PERIPHERAL B CELL NEOPLASMS

CLL CHRONIC LYMPHOCYTIC LEUKEMIA AND SMALL LYMPHOCYTIC LEUKEMIA


DIFFER ONLY BY THE DEGREE OF PERIPHERAL LYMPHOCYTOSIS

CLL is the most common leukemi in adults in the western world

Age at diagnosis 60

2:1 male preponderance

PATHOGENESIS

Chromosomal translocations are rare.


Most common abnormality is deletions of 13q14,11q and 17p and trisomy 12q.

Some of the Ig genes of CLL are hypermutated whilst others are not suggesting
that the cell of origin can be either naive or post germinal centre B cell.

There are also gain of function mutations in the NOTCH1

CLL and SLL seem to be confined to proliferation centers where there are
stromal cells which express NF-kB which promotes cell growth and survival.
IMMUNOHISTOTYPE: CLL/SLL express pan B cell markers and CD19,20,23 and 5

CLINICAL FEATURES: patients are usually asymptomatic at diagnosis, when


symptoms appear they are non specific.

Lymphaenopathy and hepatosplenomegaly present in 50%

Some patients develop hemolytic anemia due to antibodies produced from non
neoplastic B cells.

Median survival is 4-6 years

Symptomatic patients are treated with gentle chemo, young patients can
benefit from stem cell transplantation.

BTK inhibitors also therapy

Sometimes the CLL can transform into diffuse large B-cell lymphoma which has
a poor prognosis.

FOLLICULAR LYMPHOMA

MOST COMMON FORM OF INDOLENT NHL

BCL2 CHROMOSOMAL TRANSLOCATIONS IN GERMINAL CENTER B CELLS.

14,18 translocation of BCL2 and IGH

BCL2 ANTAGONISES APOPTOSIS

MUTATIONS IN MLL2 IN 90% ASWELL. MLL2 IS RESPONSIBLE FOR EPIGENETIC


CHANGES

CLINICAL PRESENTATION

Painless generalized lymphadenopathy

Incurable,
survival is 7 years and is not improved by aggressive chemotherapy

30-50% transform into diffuse large B-cell lymphoma


DIFFUSE LARGE B CELL LYMPHOMA

is the most common form of NHL.


Mean age is 60

Dysregulation of the BCL6 gene.

It is hypothesised that this is due to somatic hypermutations.

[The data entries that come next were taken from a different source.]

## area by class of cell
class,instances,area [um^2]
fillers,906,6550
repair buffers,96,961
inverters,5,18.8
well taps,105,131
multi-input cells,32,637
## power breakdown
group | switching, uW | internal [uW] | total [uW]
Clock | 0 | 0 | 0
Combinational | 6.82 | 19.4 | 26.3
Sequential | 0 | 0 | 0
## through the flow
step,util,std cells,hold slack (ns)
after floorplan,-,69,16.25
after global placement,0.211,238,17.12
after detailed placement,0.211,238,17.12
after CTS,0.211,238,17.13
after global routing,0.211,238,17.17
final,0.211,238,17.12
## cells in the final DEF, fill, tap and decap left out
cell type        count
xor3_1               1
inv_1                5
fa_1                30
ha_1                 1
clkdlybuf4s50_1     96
### ./run.sh
#!/bin/bash
# OpenROAD 26Q1-2900-gdf79404cd8, Yosys 0.63+post, stock flow scripts
make -C /OpenROAD-flow-scripts/flow DESIGN_CONFIG=/design/flow/config.mk WORK_HOME=/design/flow/orfs finish
### ./config.mk
export PLATFORM = sky130hd
export DESIGN_NAME = Adder
export DESIGN_NICKNAME = Adder
export VERILOG_FILES = /design/flow/design.v
export SDC_FILE = /design/flow/constraint.sdc
export NUM_CORES = 4
export LEC_CHECK = 1
export CORE_UTILIZATION = 50
### ./constraint.sdc
current_design Adder

set clk_period 9.8
set clk_io_pct 0.2

create_clock -name clk0 -period $clk_period

set non_clock_inputs [all_inputs -no_clocks]
set_input_delay [expr $clk_period * $clk_io_pct] -clock clk0 $non_clock_inputs
set_output_delay [expr $clk_period * $clk_io_pct] -clock clk0 [all_outputs]
### ./design.v
module Adder(output [31:0] out, input [31:0] inadd1, input [31:0] inadd2);
reg [31:0] outtemp;
reg [31:0] inadd2_temp;
always@(*)
begin
case(inadd2)
32'd4:	outtemp = inadd1 + inadd2;
default: 
begin
inadd2_temp = inadd2<<2;
outtemp = inadd1 + inadd2_temp;	
end
endcase
end
assign out = outtemp;
endmodule
==> Slide: Implementation Results <==
Key Metrics from the Run

Status
  – Outcome: finished, final reports clean

Worst setup path
  – Critical path class: primary input to primary output
  – WP data arrival: 5.43 ns
  – Crit-path max FO: 3
  – CP peak stage delay: 0.49 ns
  – CP max stage cell: clkdlybuf4s50_1
  – Critical Path RT: 7.84 ns
  – Crit. End Element: primary output
  – Startpoint types: primary input
  – Crit-path cells: clkdlybuf4s50_1, ha_1, fa_1, a211oi_2, o21ai_2, a31oi_4, o21ai_2, a31oi_2, nor4_1, nor3b_1, xor2_1, a21oi_1, clkdlybuf4s50_1

Layout
  – Clkbuf count: 0
  – Area Overhead vs Synth: 26.43%
  – Share of cells above drive strength 1: 7.629%
  – Top cells excl fill/tap: clkdlybuf4s50_1 (96), a21oi_1 (61), ha_1 (60)
  – Storage element area: 0 um^2
  – Post-route core utilization: 65.43%
  – # fillers: 656
  – Multi-input logic area: 0.003637 mm^2
  – Flip-flops: 0
  – Dominant logic cell type in the layout: clkdlybuf4s50_1
  – Final cell count without fillers: 702

Yosys
  – Post-Synthesis Cells: 521
  – Mapped Avg Cell Area: 7.243 um^2
  – Largest area contributor in the synthesized netlist: ha_1
  – Yosys Instances: 521
  – Mapped Area: 0.003774 mm^2
  – Yosys chip area: 0.003774 mm^2
  – Top area contributor share: 19.89%
  – Yosys warnings: 1
  – Netlist cell types: 71
  – Cell area leaders: ha_1 (20%), a21oi_1 (8.1%), xnor2_1 (6.0%)
  – Synth Seq Share: 0%

Detailed routing
  – Met2 Wirelength: 4.801 mm
  – WL per Instance: 15.34 um
  – Via count: 4240
  – Diode count: 0
  – Antenna viol nets, final: 0
  – Starting DRT DRC Count: 210
  – Wl on met1: 5.268 mm
  – Number of remaining DRC errors: 0
  – Met3 wire length: 677 um
  – Vias per std cell: 6.040
  – Post-Route WL: 10.77 mm
  – Pre-antenna DRT Iters: 5
  – Highest metal used: met4

Power
  – Register share of total power: 0%
  – PnR Total Power: 331.3 uW
  – Internal Power: 171.5 uW
  – Sw Pwr: 159.8 uW
  – LEAKAGE: 1.943 nW
  – Clk network pwr share: 0%
  – PwrDens: 69.45 mW/mm^2
  – Net Sw Frac: 48.23%
  – Logic pwr share: 100.0%
  – Max rail drop VDD: 35.04 uV

Die
  – Die X: 88.88 um
  – Die Y-Extent: 88.88 um
  – Core ar.: 0.007292 mm^2
  – Init Core Util: 51.75%
  – Ports: 96
  – Die ar.: 0.007899 mm^2
  – # rows: 31

Placed design
  – Port Buf Inserts: 96
  – Routability congestion estimate: 0.9630
  – Post-Place Setup Slack: 2.434 ns
  – Placed insts: 702
  – Post-DP HPWL: 9.189 mm

Clock tree
  – Hold buffer count at CTS: 0
  – Cts repair resizes: 0
  – Number of post-CTS setup repair buffers: 0

Final timing
  – RSZ-0062 raised after global routing: false
  – Least-Margin Pin Slew: 0.7180 ns
  – Setup violators final: 0
  – Fin crit share: 75.39%
  – Setup tns final: 0 ns
  – Fin crit period: 7.388 ns
  – Setup WS post-layout: 2.412 ns
  – Relative slew slack: 52.02%
  – Slew Limit Fails: 0
  – Max Clk Rate: 135.3 MHz
  – Final Hold Vio Count: 0

Worst hold path
  – Hold endpoint: out[31]
  – Hold_sp: inadd1[31]
  – Min-Delay Path Class: primary input to primary output
  – Worst hold stages: 3

Global routing
  – Vias in the first global route: 3811
  – GRT overflow: 0
  – Initial antenna violation count: 0
  – Maximum number of pins on one net before global-route repair: 33
  – Gr usage total: 28.23%
  – First-pass GRT wire length: 17.65 mm

Run
  – MaxCap Viol Count: 0
  – Tool warning count: 33
==> through the flow <==
step	instance area [um^2]	hold slack, ns
global placement	4771	4.849
global route	4771	4.892
CTS	4771	4.853
detailed placement	4771	4.842
floorplan	3774	3.949
finish	4771	4.846
==> worst max-delay path, delay by kind of cell <==
kind            cells  cell delay, ns
fa+ha+maj           2            0.69
compound gates      6            1.28
simple gates        2            0.43
xor+xnor            1            0.12
buf+inv             2            0.94
==> kinds of logic (layout without fill, tap and decap cells) <==
group                      count (synthesis)  after routing  share of synthesized area [%]
adders and majority gates                 62             62                          20.95
buffers and inverters                     26            108                          3.813
muxes                                      8              8                          2.255
AOI/OAI and AO/OA                        206            206                          38.86
xor gates and xnor gates                  52             52                          12.07
and+or+nand+nor                          167            167                          22.05
==> worst max-delay path by stage <==
stage	from	end	slack, ns	cells past startpoint
CTS	inadd2[0]	out[30]	2.39	13
global route	inadd2[0]	out[30]	2.21	13
finish	inadd2[0]	out[30]	2.41	13
==> power groups by stage <==
stage	registers (mW)	logic (mW)	clock network [mW]
4_1_cts	0	0.330	0
5_1_grt	0	0.367	0
6_report	0	0.331	0
==> cell type report <==
cell class,count,area share (%)
repair buffers,97,20.30
multi-input cells,495,76.24
inverters,11,0.8655
well taps,99,2.596
==> metal layers <==
| metal | GRT usage [%] | up-vias |
|---|---|---|
| li1 | - | 2150 |
| met1 | 43.58 | 1934 |
| met2 | 45.45 | 152 |
| met3 | 2.081 | 4 |
| met4 | 1.026 | 0 |
| met5 | 0 | - |
==> Yosys cell counts, types with 3 or more instances <==
cell	n
a21o_1	27
nand3_1	14
mux2i_1	4
a211oi_1	5
nor3b_1	4
o21a_1	3
nor2b_1	6
nor4_1	9
o21ai_2	5
ha_1	60
a2111oi_2	3
clkbuf_1	10
a211oi_2	3
nand4_1	6
nor3_1	6
xor2_1	26
o21ai_0	31
nor2_1	46
a21oi_1	61
nand2b_1	9
mux2_2	4
o211ai_1	6
inv_1	11
o21bai_1	8
and3_1	5
a31oi_1	5
and4_1	3
nand2_1	43
o21ai_1	13
xnor2_1	26
or2_2	3
Power and IR drop assume default switching activity.
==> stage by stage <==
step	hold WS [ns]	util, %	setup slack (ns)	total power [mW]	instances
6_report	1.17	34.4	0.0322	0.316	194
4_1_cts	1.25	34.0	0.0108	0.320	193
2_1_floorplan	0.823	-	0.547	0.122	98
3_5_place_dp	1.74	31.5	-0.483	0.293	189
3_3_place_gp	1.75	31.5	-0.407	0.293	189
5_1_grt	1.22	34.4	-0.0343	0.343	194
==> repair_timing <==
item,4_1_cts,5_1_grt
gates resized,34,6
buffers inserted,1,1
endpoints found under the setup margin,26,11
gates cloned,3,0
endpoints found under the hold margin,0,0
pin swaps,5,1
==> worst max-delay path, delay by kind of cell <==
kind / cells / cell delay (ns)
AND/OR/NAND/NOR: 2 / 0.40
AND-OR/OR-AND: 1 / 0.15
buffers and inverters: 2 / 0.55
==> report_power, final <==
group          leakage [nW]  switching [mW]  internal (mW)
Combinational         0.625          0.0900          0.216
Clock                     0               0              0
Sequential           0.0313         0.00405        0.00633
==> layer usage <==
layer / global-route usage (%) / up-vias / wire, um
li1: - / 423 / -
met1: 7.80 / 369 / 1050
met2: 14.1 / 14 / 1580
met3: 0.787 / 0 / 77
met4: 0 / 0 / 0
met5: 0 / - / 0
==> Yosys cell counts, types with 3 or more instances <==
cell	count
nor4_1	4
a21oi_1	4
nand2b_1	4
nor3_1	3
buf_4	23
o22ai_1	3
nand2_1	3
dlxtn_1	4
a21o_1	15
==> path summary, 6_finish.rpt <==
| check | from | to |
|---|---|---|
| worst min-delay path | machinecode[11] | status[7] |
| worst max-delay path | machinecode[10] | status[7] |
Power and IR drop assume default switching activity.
<file path="flow/run.sh">
#!/bin/bash
# OpenROAD 26Q1-2900-gdf79404cd8, Yosys 0.63+post, stock flow scripts
make -C /OpenROAD-flow-scripts/flow DESIGN_CONFIG=/design/flow/config.mk WORK_HOME=/design/flow/orfs finish
</file>
<file path="flow/config.mk">
export PLATFORM = sky130hd
export DESIGN_NAME = timer_axi_slave_v1_0
export DESIGN_NICKNAME = timer_axi_slave_v1_0
export VERILOG_FILES = /design/flow/design.v
export SDC_FILE = /design/flow/constraint.sdc
export NUM_CORES = 4
export LEC_CHECK = 1
export CORE_UTILIZATION = 50
</file>
<file path="flow/constraint.sdc">
current_design timer_axi_slave_v1_0

set clk_period 30.6
set clk_io_pct 0.2

create_clock -name clk0 -period $clk_period [get_ports {s00_axi_aclk}]

set non_clock_inputs [all_inputs -no_clocks]
set_input_delay [expr $clk_period * $clk_io_pct] -clock clk0 $non_clock_inputs
set_output_delay [expr $clk_period * $clk_io_pct] -clock clk0 [all_outputs]
</file>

BCL6 supresses the expression of factors which aid in b cell differentiation,


apoptosis and growth arrest

Immunohistotype: cd19, cd20. BCL6

CLINICAL PRESENTATION

Rapidly growing mass at nodal or extranodal site

Can arise anywhere in the body.

Primary or secondary involvement of the liver and spleen.

These are aggressive tumors which are fatal if not treated.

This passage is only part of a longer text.